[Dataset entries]
*** Block opens ***

===== src/rtl/adder_pipe_responder.sv =====
// rtl/adder_pipe_responder.sv - 2-stage adder pipeline feeding a result FIFO, read back on access_type READ
// Optional carry-out storage and carry_o port are enabled by defining ADDER_CARRY_OUT_EN.
module adder_pipe_responder #(
  parameter int DATA_WIDTH = 8,
  parameter int FIFO_DEPTH = 4
) (
  input  logic                            clk,
  input  logic                            rst,
  input  logic [DATA_WIDTH-1:0]           a,
  input  logic [DATA_WIDTH-1:0]           b,
  input  logic [1:0]                      access_type,
  output logic [DATA_WIDTH-1:0]           o,
  output logic                            o_valid,
  output logic                            full,
  output logic                            empty,
  output logic [$clog2(FIFO_DEPTH+1)-1:0] count,
`ifdef ADDER_CARRY_OUT_EN
  output logic                            carry_o,
`endif
  output logic                            wr_err,
  output logic                            rd_err
);

  localparam int CW = $clog2(FIFO_DEPTH + 1);
  localparam int OW = CW + 1;
  localparam int AW = (FIFO_DEPTH > 1) ? $clog2(FIFO_DEPTH) : 1;
`ifdef ADDER_CARRY_OUT_EN
  localparam int EW = DATA_WIDTH + 1;
`else
  localparam int EW = DATA_WIDTH;
`endif

  logic [DATA_WIDTH-1:0] r_s1_a;
  logic [DATA_WIDTH-1:0] r_s1_b;
  logic                  r_s1_valid;
  logic [EW-1:0]         r_s2_sum;
  logic                  r_s2_valid;
  logic [EW-1:0]         r_mem [FIFO_DEPTH];
  logic [AW-1:0]         r_wr_ptr;
  logic [AW-1:0]         r_rd_ptr;

  logic          w_is_write;
  logic          w_is_read;
  logic          w_is_flush;
  logic [OW-1:0] w_occ;
  logic          w_wr_acc;
  logic          w_push;
  logic          w_pop;
  logic [CW-1:0] w_count_nxt;
  logic          w_s1_nxt;
  logic          w_s2_nxt;
  logic [OW-1:0] w_occ_nxt;
  logic [EW-1:0] w_head;
  logic [EW-1:0] w_sum;

  // X or undefined encodings fall through to the default arm and behave as NOP
  always_comb begin
    w_is_write = 1'b0;
    w_is_read  = 1'b0;
    w_is_flush = 1'b0;
    case (access_type)
      2'b01:   w_is_write = 1'b1;
      2'b10:   w_is_read  = 1'b1;
      2'b11:   w_is_flush = 1'b1;
      default: ;
    endcase
  end

  // Occupancy counts in-flight pipeline entries so the FIFO can never overflow on push
  always_comb begin
    w_occ       = OW'(count) + OW'(r_s1_valid) + OW'(r_s2_valid);
    w_wr_acc    = w_is_write && (w_occ < OW'(FIFO_DEPTH));
    w_push      = r_s2_valid && !w_is_flush;
    w_pop       = w_is_read && (count != '0);
    w_s1_nxt    = w_wr_acc;
    w_s2_nxt    = r_s1_valid && !w_is_flush;
    w_count_nxt = w_is_flush ? '0 : (count + CW'(w_push) - CW'(w_pop));
    w_occ_nxt   = OW'(w_count_nxt) + OW'(w_s1_nxt) + OW'(w_s2_nxt);
    w_head      = r_mem[r_rd_ptr];
  end

`ifdef ADDER_CARRY_OUT_EN
  assign w_sum = {1'b0, r_s1_a} + {1'b0, r_s1_b};
`else
  assign w_sum = r_s1_a + r_s1_b;
`endif

  always_ff @(posedge clk or negedge rst) begin
    if (!rst) begin
      r_s1_a     <= '0;
      r_s1_b     <= '0;
      r_s1_valid <= 1'b0;
      r_s2_sum   <= '0;
      r_s2_valid <= 1'b0;
    end else begin
      r_s1_valid <= w_s1_nxt;
      r_s2_valid <= w_s2_nxt;
      if (w_wr_acc) begin
        r_s1_a <= a;
        r_s1_b <= b;
      end
      if (r_s1_valid) begin
        r_s2_sum <= w_sum;
      end
    end
  end

  always_ff @(posedge clk) begin
    if (w_push) begin
      r_mem[r_wr_ptr] <= r_s2_sum;
    end
  end

  // Pointers are AW bits wide, so wrap modulo FIFO_DEPTH is implicit
  always_ff @(posedge clk or negedge rst) begin
    if (!rst) begin
      r_wr_ptr <= '0;
      r_rd_ptr <= '0;
      count    <= '0;
      full     <= 1'b0;
      empty    <= 1'b1;
    end else begin
      if (w_is_flush) begin
        r_wr_ptr <= '0;
        r_rd_ptr <= '0;
      end else begin
        if (w_push) r_wr_ptr <= r_wr_ptr + 1'b1;
        if (w_pop)  r_rd_ptr <= r_rd_ptr + 1'b1;
      end
      count <= w_count_nxt;
      full  <= (w_occ_nxt == OW'(FIFO_DEPTH));
      empty <= (w_count_nxt == '0);
    end
  end

  always_ff @(posedge clk or negedge rst) begin
    if (!rst) begin
      o       <= '0;
      o_valid <= 1'b0;
      wr_err  <= 1'b0;
      rd_err  <= 1'b0;
`ifdef ADDER_CARRY_OUT_EN
      carry_o <= 1'b0;
`endif
    end else begin
      o_valid <= w_pop;
      wr_err  <= w_is_write && !w_wr_acc;
      rd_err  <= w_is_read && !w_pop;
      if (w_pop) begin
        o <= w_head[DATA_WIDTH-1:0];
`ifdef ADDER_CARRY_OUT_EN
        carry_o <= w_head[DATA_WIDTH];
`endif
      end
    end
  end

endmodule


===== config.mk =====
export PLATFORM = sky130hd
export DESIGN_NAME = adder_pipe_responder
export DESIGN_NICKNAME = d
export VERILOG_FILES = /design/src/rtl/adder_pipe_responder.sv
export SDC_FILE = /design/constraint.sdc
export NUM_CORES = 1
export LEC_CHECK = 0
export CAP_MARGIN = 0
export CORE_MARGIN = 2
export CORE_UTILIZATION = 40
export DETAILED_ROUTE_END_ITERATION = 8
export PLACE_DENSITY = 0.72
export SLEW_MARGIN = 20
export SYNTH_ARGS = -nofsm -noshare
export SYNTH_HDL_FRONTEND = slang
export SYNTH_SLANG_ARGS = --single-unit
export TNS_END_PERCENT = 30

===== constraint.sdc =====
create_clock -name clk -period 2.9 [get_ports clk]
set_input_delay 0.29 -clock clk [delete_from_list [all_inputs] [get_ports clk]]
set_output_delay 0.29 -clock clk [all_outputs]
set_load 0.02 [all_outputs]

-- Word-level counts from Yosys, hierarchy flattened
Memories as Yosys holds them, arrays and structs flattened. A register that Yosys moved wholly into a read port is not among the register bits.
Index checks and enable logic that the tools add are counted.
W data, S select, Z words.
- $lt $le $gt $ge: 1
- add/sub/neg operators: 9
- reductions and logical operators: 14
- equal/unequal tests: 4
- muxes and demuxes: 10
- operators with widths (operator ; number):
    $add A3 B1 Y4 ; 2
    $add A4 B1 Y4 ; 2
    $add A8 B8 Y8 ; 1
    $mux W2 ; 4
    $logic_and A1 B1 Y1 ; 6
    $mux W1 ; 5
    $add A2 B1 Y2 const B ; 2
    $eq A2 B2 Y1 const B ; 2
    $eq A4 B3 Y1 const B ; 1
    $logic_not A1 Y1 ; 4
    $lt A4 B3 Y1 const B ; 1
    $reduce_bool A2 Y1 ; 2
    $add A3 B1 Y3 ; 1
    $logic_not A3 Y1 ; 1
    $mux W3 ; 1
    $reduce_bool A3 Y1 ; 1
    $sub A3 B1 Y3 ; 1
    $eq A2 B1 Y1 const B ; 1
- bits in writable memories: 32
- logic and storage cells: 52
- memories: 1
- flip-flop bits (word level): 38
- bits of input ports: 20
- memory list (memory ; words ; width ; read ports ; clocked after Yosys merged registers in ; wr ports ; line ; RTL):
    r_mem ; 4 ; 8 ; 1 ; 1 ; 1 ; 38 ; logic [EW-1:0] r_mem [FIFO_DEPTH];

-- Depth between registers and ports, before layout
Gate-level depths: netlist of the first run.
- depth after elaboration: 10
- gate-level depth with buffers: 13

-- Least setup slack after synthesis of the first run
OpenSTA, ideal clock, no wires.
- kind: reg2reg
- start: register count[0]
- end: register full
- slack: 0.173 ns
- required time: 2.812 ns
- library setup time: 0.088 ns
- period minus slack after synthesis: 2.727 ns
- arrival: 2.639 ns
- cell stages (with the launch flop): 13
- path through: dfrtp_1 nor3_1 nor2_1 buf_2 ha_1 inv_1 ha_1 fa_1 and2_1 ha_1 a21oi_1 mux2i_1 nor3b_1
- cells in the longest elaborated chain, start to end: 7
- RTL lines (element ; line ; RTL):
    start: declaration ; 16 ; output logic [$clog2(FIFO_DEPTH+1)-1:0] count,
    start signal: assignment ; 130 ; count <= w_count_nxt;
    $reduce_bool A3 Y1 ; 74 ; w_pop = w_is_read && (count != '0);
    $logic_and A1 B1 Y1 ; 74 ;
    net w_pop ; 48 ; logic w_pop;
    $sub A3 B1 Y3 ; 77 ; w_count_nxt = w_is_flush ? '0 : (count + CW'(w_push) - CW'(w_pop));
    $mux W3 ; 77 ;
    net w_count_nxt[1] ; 49 ; logic [CW-1:0] w_count_nxt;
    $add A3 B1 Y4 ; 78 ; w_occ_nxt = OW'(w_count_nxt) + OW'(w_s1_nxt) + OW'(w_s2_nxt);
    $add A4 B1 Y4 ; 78 ;
    $eq A4 B3 Y1 ; 131 ; full <= (w_occ_nxt == OW'(FIFO_DEPTH));
    end signal: assignment ; 131 ;
    end: declaration ; 14 ; output logic full,
The timed path passes the listed nets, and every way through them passes these cells.
A chain may end at the register's enable or synchronous reset.

-- Final worst setup path of the first run
- start: register count[0]
- end: register full
- cells in the longest elaborated chain, start to end: 7
- RTL lines (element ; line):
    parallel branches: the longest is 2 deep, another holds $add A3 B1 Y3 ; --
    $sub A3 B1 Y3 * ; 77
    $mux W3 * ; 77
    net w_count_nxt[1] ; 49
    $add A3 B1 Y4 * ; 78
    $add A4 B1 Y4 * ; 78
    $eq A4 B3 Y1 * ; 131
Mark *: on every way through the listed nets, which the timed path passes.

==> results of run 1 <==
==> critical path, cell delays in order, from the launching register on <==
cell and delay (ps):
dfrtp_1 440, nor3_1 300, nor2_1 110, ha_1 280, inv_1 40, ha_1 180, fa_1 470, and2_1 190
ha_1 220, a21oi_1 120, mux2i_1 90, nor3b_1 170
==> per-layer routing <==
metal	track usage, %	routed length [µm]	vias to the layer above	share of wire, %
li1	-	-	976	-
met3	3.38	222	7	3.8
met1	16.8	2580	1004	45
met4	5.02	90	0	1.6
met5	0	0	-	0
met2	22.6	2890	41	50
==> where the power goes <==
part           total [mW]  internal (mW)  switching [mW]
Combinational        1.80          0.913           0.883
Clock               0.799          0.400           0.399
Sequential           1.89           1.57           0.320
==> repair_timing <==
action	4_1_cts	5_1_grt
hold buffers	0	1
endpoints found under the hold margin	0	31
endpoints found under the setup margin	0	0
==> kinds of logic after synthesis <==
| group | after synthesis |
|---|---|
| fa+ha+maj | 19 |
| xor+xnor | 4 |
| mux | 38 |
| buf+inv | 25 |
| flops | 78 |
| compound gates | 34 |
| simple gates | 41 |
==> flip-flops by register name, summed over array words and instances (netlist names) <==
signal      flops
count           3
empty           1
full            1
o               8
o_valid         1
r_mem          32
r_rd_ptr        2
r_s1_a          8
r_s1_b          8
r_s1_valid      1
r_s2_sum        8
r_s2_valid      1
r_wr_ptr        2
rd_err          1
wr_err          1
==> path summary, 6_finish.rpt <==
| kind | start | to | slack, ps | cells after the start |
|---|---|---|---|---|
| worst max-delay path | count[0] | full | 220 | 11 |
| worst min-delay path | rst | o[0] | 480 | 2 |
| worst min register to register | r_s1_a[5] | r_s1_a[5] | 500 | 1 |
| max in group asynchronous | rst | count[2] | 2020 | 2 |
| min in group clk | r_s1_a[5] | r_s1_a[5] | 500 | 1 |
| worst max register to register | count[0] | full | 220 | 11 |
==> synth_stat cells, types with 2 or more instances <==
| cell type | instances |
|---|---|
| a211oi_1 | 4 |
| a21o_1 | 2 |
| a21oi_1 | 7 |
| and3_1 | 4 |
| buf_2 | 2 |
| clkbuf_1 | 2 |
| dfrtp_1 | 45 |
| edfxtp_1 | 32 |
| fa_1 | 3 |
| ha_1 | 16 |
| inv_1 | 19 |
| mux2_1 | 8 |
| mux2_2 | 18 |
| mux2i_1 | 4 |
| mux4_2 | 8 |
| nand2_1 | 15 |
| nand2b_1 | 2 |
| nand3_1 | 3 |
| nor2_1 | 5 |
| nor3_1 | 4 |
| o211ai_1 | 3 |
| o21a_1 | 2 |
| o21ai_0 | 3 |
| o2bb2ai_1 | 2 |
| o311a_1 | 2 |
| o31ai_1 | 2 |
| xnor2_1 | 2 |
| xor2_1 | 2 |
==> area by class of cell <==
class | count | area [µm²] | share of cell area, %
Timing Repair Buffer | 42 | 403 | 9.61
Inverter | 20 | 75.1 | 1.79
Sequential cell | 78 | 2110 | 50.4
Multi-Input combinational cell | 136 | 1270 | 30.2
Clock buffer | 9 | 124 | 2.96
Clock inverter | 7 | 73.8 | 1.76
Tap cell | 108 | 135 | 3.22
==> metrics by stage <==
stage	setup WS [ps]	instance area [µm²]
floorplan	173	3480
global placement	133	3980
detailed placement	50.1	3980
CTS	210	4180
global route	2.21	4190
finish	217	4190
==> impl_metrics.env, run 1 <==
export IMPL_status="finished clean"
export IMPL_die_h_um=97.3
export IMPL_clkSlewWorstSetupHoldPaths_ps=90
export IMPL_initial_core_util_pct=40.5
export IMPL_hold_slack_ps=479
export IMPL_fin_crit_ps=2680
export IMPL_rows=34
export IMPL_ys_seq_area_share_pct=60.7
export IMPL_hold_path_class="in2async"
export IMPL_portBuffers=35
export IMPL_synth_flop_cell="dfrtp_1"
export IMPL_grt_max_degree=47
export IMPL_synthAdderAreaFrac_pct=7.47
export IMPL_ys_seq_elements=78
export IMPL_finalSetupViolations=0
export IMPL_ant_nets=0
export IMPL_power_mw=4.48
export IMPL_syn_to_final_growth_pct=20.3
export IMPL_vias=2028
export IMPL_syn_inst=239
export IMPL_drv_cap=0
export IMPL_nNetsFinal=326
export IMPL_cts_buffers=9
export IMPL_cts_tree="built"
export IMPL_wl_per_cell_um=14.4
export IMPL_cp_required_ps=3160
export IMPL_final_core_util_pct=48.8
export IMPL_synth_distinct_cells=46
export IMPL_routabilityCongestion=0.836
export IMPL_drc_errors=0
export IMPL_placed_cells=383
export IMPL_via_per_inst=5.07
export IMPL_mappedNetlistArea_um2=3480
export IMPL_dp_hpwl_um=4130
export IMPL_dieArea_um2=9470
export IMPL_diodes=0
export IMPL_cts_root_buffer="clkbuf_8"
export IMPL_first_pass_iters=4
export IMPL_yosysWarnings=0
export IMPL_power_density_nw_per_um2=1070
export IMPL_synth_xor_area_share_pct=1.01
export IMPL_synth_compound_area_share_pct=7.29
export IMPL_synth_top_family_by_area="multiplexers"
export IMPL_grt_ovfl_total=0
export IMPL_synth_area_mux_share_pct=14.7
export IMPL_n_fill_cell=743
export IMPL_path_class="reg2reg"
export IMPL_drive_above_1_share_pct=18.5
export IMPL_cts_htree_levels=3
export IMPL_syn_num_nets=278
export IMPL_yosys_top_cells_area="dfrtp_1 32%, edfxtp_1 28%, mux2_2 5.8%"
export IMPL_slew_violations=0
export IMPL_layout_commonest_cell="dfrtp_1"
export IMPL_worstSetupStartpointType="flip-flop"
export IMPL_end_kind="flip-flop"
export IMPL_fin_cells=400
export IMPL_antenna_found_initial=0
export IMPL_mostFrequentLayoutCells="45 x dfrtp_1, 34 x clkdlybuf4s50_1, 32 x edfxtp_1, 19 x inv_1, 18 x mux2_2"
export IMPL_grt_usage_pct=13.4
export IMPL_cts_resized=0
export IMPL_rsz0062_at_grt="false"
export IMPL_synth_edff_count=32
export IMPL_fin_worst_skew_ps=9.76
export IMPL_fmax_ghz=0.373
export IMPL_coreArea_um2=8590
export IMPL_cp_max_fo=5
export IMPL_synth_async_reset_ratio_pct=59.0
export IMPL_setup_tns_ps=0
export IMPL_yosysTopAreaCell="dfrtp_1"
export IMPL_cts_setup_buffers=0
export IMPL_drt_wl_total_um=5780
export IMPL_io_pins=36
export IMPL_syn_avg_cell_area_um2=14.6
export IMPL_worst_slew_pin_transition_ps=602
export IMPL_grt_pass1_wl_um=10100
export IMPL_clk_path_buf_depth=2
export IMPL_synth_simple_area_share_pct=5.85
export IMPL_slew_headroom_pct=59.9
export IMPL_crit_arrival_ps=2940
export IMPL_grt_pass1_vias=2089
export IMPL_clock_latency_ps=340
export IMPL_min_period_over_period_pct=92.5
export IMPL_hold_viol_final=0
export IMPL_p_leak_nw=1.69
export IMPL_drtIter0Drc=57
export IMPL_cts_sinks=78
export IMPL_die_w_um=97.3
export IMPL_yosysTopAreaCellShare_pct=32.3
export IMPL_peakVddDrop_v=0.000317
(Power assumes the default switching activity.)
==> inputs of run 2 (changes only) <==
==> constraint.sdc (replaced) <==
create_clock -name clk -period 3.42 [get_ports clk]
set_input_delay 0.342 -clock clk [delete_from_list [all_inputs] [get_ports clk]]
set_output_delay 0.342 -clock clk [all_outputs]
set_load 0.02 [all_outputs]
==> impl_metrics.env, run 2 (synthesized netlist as in run 1, its figures left out) <==
export IMPL_antenna_found_initial=0
export IMPL_postPlaceCellArea_um2=3950
export IMPL_finalSetupViolations=0
export IMPL_worstSetupStartpointType="input port"
export IMPL_drive_above_1_share_pct=17.4
export IMPL_drtIter0Drc=90
export IMPL_grt_max_degree=47
export IMPL_cts_hold_buf=0
export IMPL_clock_latency_ps=350
export IMPL_portBuffers=35
export IMPL_setup_ws_ps=670
export IMPL_layout_commonest_cell="dfrtp_1"
export IMPL_vias=2021
export IMPL_cts_resized=0
export IMPL_violations="negative hold slack"
export IMPL_fin_worst_skew_ps=8.19
export IMPL_crit_arrival_ps=3020
export IMPL_hold_slack_ps=-3.16
export IMPL_cts_setup_buffers=0
export IMPL_dieArea_um2=9470
export IMPL_min_period_over_period_pct=80.4
export IMPL_peakVddDrop_v=0.000323
export IMPL_cp_max_fo=9
export IMPL_dp_hpwl_um=4030
export IMPL_slew_violations=0
export IMPL_via_per_inst=5.12
export IMPL_cts_root_buffer="clkbuf_8"
export IMPL_syn_to_final_growth_pct=20.5
export IMPL_fmax_ghz=0.364
export IMPL_initial_core_util_pct=40.5
export IMPL_routabilityCongestion=0.845
export IMPL_hold_viol_final=2
export IMPL_setup_tns_ps=0
export IMPL_drt_wl_total_um=5850
export IMPL_cts_sinks=78
export IMPL_rsz0062_at_grt="false"
export IMPL_ant_nets=0
export IMPL_die_w_um=97.3
export IMPL_drc_errors=0
export IMPL_grt_ovfl_total=0
export IMPL_coreArea_um2=8590
export IMPL_grt_pass1_wl_um=10100
export IMPL_path_class="in2reg"
export IMPL_clk_path_buf_depth=2
export IMPL_nNetsFinal=321
export IMPL_wl_per_cell_um=14.8
export IMPL_dp_slack_ps=303
export IMPL_cts_buffers=9
export IMPL_power_density_nw_per_um2=939
export IMPL_finalInstanceArea_um2=4200
export IMPL_power_mw=3.94
export IMPL_final_core_util_pct=48.8
export IMPL_grt_usage_pct=13.6
export IMPL_worst_slew_pin_transition_ps=600
export IMPL_cts_tree="built"
export IMPL_cp_required_ps=3690
export IMPL_io_pins=36
export IMPL_end_kind="flip-flop"
export IMPL_drv_cap=0
export IMPL_slew_headroom_pct=60.0
export IMPL_diodes=0
export IMPL_top_register="r_mem"
export IMPL_grt_pass1_vias=2123
export IMPL_die_h_um=97.3
export IMPL_mostFrequentLayoutCells="45 x dfrtp_1, 34 x clkdlybuf4s50_1, 32 x edfxtp_1, 19 x inv_1, 18 x mux2_2"
export IMPL_clkSlewWorstSetupHoldPaths_ps=90
export IMPL_first_pass_iters=4
export IMPL_fin_crit_ps=2750
export IMPL_rows=34
export IMPL_p_leak_nw=1.69
export IMPL_cts_htree_levels=3
export IMPL_hold_path_class="in2async"
export IMPL_status="finished, violations left"
export IMPL_largest_reg_flops=32
run 2: power breakdown:
| group | leakage (nW) | internal (mW) | switching [mW] | total [mW] |
|---|---|---|---|---|
| combinational | 0.714 | 0.765 | 0.749 | 1.51 |
| clock | 0.123 | 0.466 | 0.359 | 0.825 |
| sequential | 0.851 | 1.33 | 0.269 | 1.60 |
| total | 1.69 | 2.56 | 1.38 | 3.94 |
run 2: per-stage QoR:
stage          cells  hold slack [ps]
2_1_floorplan    239             46.4
3_3_place_gp     379              481
3_5_place_dp     379              488
4_1_cts          395              210
5_1_grt          395             44.3
6_report         395            -3.16
run 2: area by class of cell:
| type | instances | area [µm²] |
|---|---|---|
| repair buffers | 37 | 363 |
| clock inverters | 6 | 95.1 |
| multi-input cells | 136 | 1270 |
| well taps | 108 | 135 |
| clock buffers | 10 | 149 |
| inverters | 20 | 75.1 |
| fillers | 764 | 4400 |
| flip-flops and latches | 78 | 2110 |
run 2: final timing paths:
check | from | to | cells past startpoint | slack (ps)
max in group asynchronous | rst | r_s1_a[7] | 1 | 3020
min in group clk | r_s1_a[5] | r_s1_a[5] | 1 | 500
max | access_type[1] | full | 12 | 670
min | rst | o[0] | 1 | -3
max reg2reg | count[0] | full | 11 | 750
min reg2reg | r_s1_a[5] | r_s1_a[5] | 1 | 500
run 2: worst max-delay path, stage by stage:
cell,delay (ps)
clkdlybuf4s50_1,520
nand2_1,270
nand2_1,90
ha_1,280
inv_1,40
ha_1,190
fa_1,470
and2_1,190
ha_1,220
a21oi_1,120
mux2i_1,90
nor3b_1,180
run 2: metal layers:
layer / vias to the layer above / track usage, % / wire length [µm]
li1: 969 / - / -
met1: 1009 / 17.7 / 2710
met2: 31 / 21.8 / 2850
met3: 12 / 2.45 / 161
met4: 0 / 6.84 / 124
met5: - / 0 / 0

*** Block closes ***

Please give an exact copy of the entries above, from the line with "B1 Y1 ; 74 ;" down to the line with "net w_count_nxt[1] ; 49 ;", inclusive, and nothing else.

● RESPONSE TO THIS EXERCISE:
    $logic_and A1 B1 Y1 ; 74 ;
    net w_pop ; 48 ; logic w_pop;
    $sub A3 B1 Y3 ; 77 ; w_count_nxt = w_is_flush ? '0 : (count + CW'(w_push) - CW'(w_pop));
    $mux W3 ; 77 ;
    net w_count_nxt[1] ; 49 ; logic [CW-1:0] w_count_nxt;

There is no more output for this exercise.